Let’s say you want to produce a list of projects that contain a WAITING tag anywhere in the project tree. Let’s further assume that you have marked all tree headings that define a project with the TODO keyword PROJECT. In this case you would run a TODO search for the keyword PROJECT, but skip the match unless there is a WAITING tag anywhere in the subtree belonging to the project line.
To achieve this, you must write a function that searches the
subtree for the tag. If the tag is found, the function must
return nil to indicate that this match should not be
skipped. If there is no such tag, return the location of the end
of the subtree, to indicate that search should continue from
there.
(defun my-skip-unless-waiting ()
"Skip trees that are not waiting"
(let ((subtree-end (save-excursion (org-end-of-subtree t))))
(if (re-search-forward ":waiting:" subtree-end t)
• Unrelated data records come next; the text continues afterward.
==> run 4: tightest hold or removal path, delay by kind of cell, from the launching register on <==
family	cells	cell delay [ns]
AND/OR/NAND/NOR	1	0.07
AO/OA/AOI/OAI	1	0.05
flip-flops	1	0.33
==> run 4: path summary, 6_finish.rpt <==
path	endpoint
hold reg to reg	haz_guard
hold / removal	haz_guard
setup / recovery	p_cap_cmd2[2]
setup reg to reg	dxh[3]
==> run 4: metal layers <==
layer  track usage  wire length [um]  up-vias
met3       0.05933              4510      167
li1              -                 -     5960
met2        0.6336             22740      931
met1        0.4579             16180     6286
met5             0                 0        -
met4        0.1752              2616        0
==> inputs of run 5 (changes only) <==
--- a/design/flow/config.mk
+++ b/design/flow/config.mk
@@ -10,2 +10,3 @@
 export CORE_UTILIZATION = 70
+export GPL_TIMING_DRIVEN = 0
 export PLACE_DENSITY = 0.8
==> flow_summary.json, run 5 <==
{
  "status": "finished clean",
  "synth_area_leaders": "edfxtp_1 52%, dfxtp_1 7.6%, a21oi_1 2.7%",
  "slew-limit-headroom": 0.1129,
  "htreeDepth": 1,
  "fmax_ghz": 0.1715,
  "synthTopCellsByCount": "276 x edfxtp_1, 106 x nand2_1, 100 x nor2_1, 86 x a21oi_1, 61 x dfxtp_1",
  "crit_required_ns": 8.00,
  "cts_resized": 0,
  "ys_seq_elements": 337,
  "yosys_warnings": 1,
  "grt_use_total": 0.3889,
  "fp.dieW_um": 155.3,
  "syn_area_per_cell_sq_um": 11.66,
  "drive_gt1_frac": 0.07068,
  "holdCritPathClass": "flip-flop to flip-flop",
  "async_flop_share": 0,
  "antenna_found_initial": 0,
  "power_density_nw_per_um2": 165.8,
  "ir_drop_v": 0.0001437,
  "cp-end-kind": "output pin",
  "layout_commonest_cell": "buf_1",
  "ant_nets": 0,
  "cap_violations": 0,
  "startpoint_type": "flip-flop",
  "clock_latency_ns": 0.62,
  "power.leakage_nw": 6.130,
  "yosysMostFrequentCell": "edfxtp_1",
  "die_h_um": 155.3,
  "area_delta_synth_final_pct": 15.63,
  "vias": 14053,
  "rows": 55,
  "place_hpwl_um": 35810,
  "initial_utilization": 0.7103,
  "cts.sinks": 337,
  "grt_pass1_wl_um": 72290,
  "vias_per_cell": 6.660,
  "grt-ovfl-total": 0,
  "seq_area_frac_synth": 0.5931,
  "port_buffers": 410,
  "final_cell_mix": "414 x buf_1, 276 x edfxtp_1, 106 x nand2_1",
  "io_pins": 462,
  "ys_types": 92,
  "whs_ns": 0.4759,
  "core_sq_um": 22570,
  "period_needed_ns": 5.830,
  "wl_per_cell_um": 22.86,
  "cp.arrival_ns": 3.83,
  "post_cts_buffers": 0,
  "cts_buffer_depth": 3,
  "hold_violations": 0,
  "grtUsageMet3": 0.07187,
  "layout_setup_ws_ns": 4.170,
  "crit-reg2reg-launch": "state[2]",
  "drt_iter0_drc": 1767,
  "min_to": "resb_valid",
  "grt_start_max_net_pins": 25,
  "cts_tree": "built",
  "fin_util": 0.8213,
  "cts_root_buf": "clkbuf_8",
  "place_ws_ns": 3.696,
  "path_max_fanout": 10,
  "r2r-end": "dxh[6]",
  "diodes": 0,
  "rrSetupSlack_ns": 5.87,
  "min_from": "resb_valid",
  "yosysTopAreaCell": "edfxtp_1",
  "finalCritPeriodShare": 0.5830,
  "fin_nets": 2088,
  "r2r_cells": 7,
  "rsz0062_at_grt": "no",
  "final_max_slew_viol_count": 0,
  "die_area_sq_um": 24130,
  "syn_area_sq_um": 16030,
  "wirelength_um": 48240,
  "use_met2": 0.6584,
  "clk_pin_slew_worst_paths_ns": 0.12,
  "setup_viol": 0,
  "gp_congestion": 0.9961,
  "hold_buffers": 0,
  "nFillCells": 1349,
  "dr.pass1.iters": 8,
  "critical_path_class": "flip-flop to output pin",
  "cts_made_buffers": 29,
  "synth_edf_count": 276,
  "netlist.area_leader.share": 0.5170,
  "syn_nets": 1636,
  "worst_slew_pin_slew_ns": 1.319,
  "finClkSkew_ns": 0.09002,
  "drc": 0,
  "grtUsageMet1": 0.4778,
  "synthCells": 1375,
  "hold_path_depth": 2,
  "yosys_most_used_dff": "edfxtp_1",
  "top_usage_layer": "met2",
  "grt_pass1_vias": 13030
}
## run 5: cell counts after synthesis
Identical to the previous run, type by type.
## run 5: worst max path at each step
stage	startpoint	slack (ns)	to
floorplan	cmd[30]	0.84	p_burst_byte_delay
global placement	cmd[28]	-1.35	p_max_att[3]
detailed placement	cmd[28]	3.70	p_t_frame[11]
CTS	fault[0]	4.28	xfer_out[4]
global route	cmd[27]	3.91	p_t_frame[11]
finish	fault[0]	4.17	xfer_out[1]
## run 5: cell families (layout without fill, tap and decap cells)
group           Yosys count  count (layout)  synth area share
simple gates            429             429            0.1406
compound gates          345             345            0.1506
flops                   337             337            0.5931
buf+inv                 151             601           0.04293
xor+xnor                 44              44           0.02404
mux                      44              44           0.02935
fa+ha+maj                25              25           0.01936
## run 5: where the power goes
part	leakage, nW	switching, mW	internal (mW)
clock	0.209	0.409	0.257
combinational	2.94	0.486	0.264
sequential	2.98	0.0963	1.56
nil ; tag found, do not skip
subtree-end))) ; tag not found, continue after end of subtree
Now you may use this function in an agenda custom command, for example like this:
(org-add-agenda-custom-command
'("b" todo "PROJECT"
((org-agenda-skip-function 'my-skip-unless-waiting)
(org-agenda-overriding-header "Projects waiting for something: "))))
Note that this also binds
org-agenda-overriding-header to get a meaningful
header in the agenda view.
A general way to create custom searches is to base them on a
search for entries with a certain level limit. If you want to
study all entries with your custom search function, simply do a
search for ‘LEVEL>0’185, and then use
org-agenda-skip-function to select the entries you
really want to have.
You may also put a Lisp form into
org-agenda-skip-function. In particular, you may use
the functions org-agenda-skip-entry-if and
org-agenda-skip-subtree-if in this form, for
example:
(org-agenda-skip-entry-if 'scheduled)Skip current entry if it has been scheduled.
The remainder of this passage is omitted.